Exercise
Quote, word for word, every line starting at the line that contains "- Of harbor" and ending with the last line of the records; include both of these lines and no others.

[[ Data for processing open ]]

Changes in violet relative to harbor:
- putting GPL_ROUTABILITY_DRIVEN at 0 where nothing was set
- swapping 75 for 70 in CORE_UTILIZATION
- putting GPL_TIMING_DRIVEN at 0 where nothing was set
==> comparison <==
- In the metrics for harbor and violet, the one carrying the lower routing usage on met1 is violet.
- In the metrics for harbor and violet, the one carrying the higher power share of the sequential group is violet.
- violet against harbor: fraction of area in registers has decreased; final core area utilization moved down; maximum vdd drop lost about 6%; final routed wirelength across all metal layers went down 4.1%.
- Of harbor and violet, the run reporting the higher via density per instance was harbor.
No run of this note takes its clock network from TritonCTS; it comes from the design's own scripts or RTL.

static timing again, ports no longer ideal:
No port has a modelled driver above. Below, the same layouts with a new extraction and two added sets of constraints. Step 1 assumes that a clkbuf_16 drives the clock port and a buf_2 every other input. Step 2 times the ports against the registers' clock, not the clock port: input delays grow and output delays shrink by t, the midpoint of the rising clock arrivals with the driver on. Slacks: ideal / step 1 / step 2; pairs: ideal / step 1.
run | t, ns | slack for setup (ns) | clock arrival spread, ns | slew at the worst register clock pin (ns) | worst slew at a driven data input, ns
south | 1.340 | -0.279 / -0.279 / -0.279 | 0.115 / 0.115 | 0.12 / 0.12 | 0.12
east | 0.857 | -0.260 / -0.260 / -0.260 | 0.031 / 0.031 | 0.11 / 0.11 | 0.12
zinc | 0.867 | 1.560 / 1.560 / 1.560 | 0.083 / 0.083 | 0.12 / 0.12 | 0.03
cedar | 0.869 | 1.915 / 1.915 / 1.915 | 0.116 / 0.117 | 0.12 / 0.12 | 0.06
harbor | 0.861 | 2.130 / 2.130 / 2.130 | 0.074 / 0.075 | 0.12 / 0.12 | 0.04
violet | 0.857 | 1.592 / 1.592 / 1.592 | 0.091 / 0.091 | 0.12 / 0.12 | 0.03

[[ Data for processing closed ]]

Your response
- Of harbor and violet, the run reporting the higher via density per instance was harbor.
No run of this note takes its clock network from TritonCTS; it comes from the design's own scripts or RTL.

static timing again, ports no longer ideal:
No port has a modelled driver above. Below, the same layouts with a new extraction and two added sets of constraints. Step 1 assumes that a clkbuf_16 drives the clock port and a buf_2 every other input. Step 2 times the ports against the registers' clock, not the clock port: input delays grow and output delays shrink by t, the midpoint of the rising clock arrivals with the driver on. Slacks: ideal / step 1 / step 2; pairs: ideal / step 1.
run | t, ns | slack for setup (ns) | clock arrival spread, ns | slew at the worst register clock pin (ns) | worst slew at a driven data input, ns
south | 1.340 | -0.279 / -0.279 / -0.279 | 0.115 / 0.115 | 0.12 / 0.12 | 0.12
east | 0.857 | -0.260 / -0.260 / -0.260 | 0.031 / 0.031 | 0.11 / 0.11 | 0.12
zinc | 0.867 | 1.560 / 1.560 / 1.560 | 0.083 / 0.083 | 0.12 / 0.12 | 0.03
cedar | 0.869 | 1.915 / 1.915 / 1.915 | 0.116 / 0.117 | 0.12 / 0.12 | 0.06
harbor | 0.861 | 2.130 / 2.130 / 2.130 | 0.074 / 0.075 | 0.12 / 0.12 | 0.04
violet | 0.857 | 1.592 / 1.592 / 1.592 | 0.091 / 0.091 | 0.12 / 0.12 | 0.03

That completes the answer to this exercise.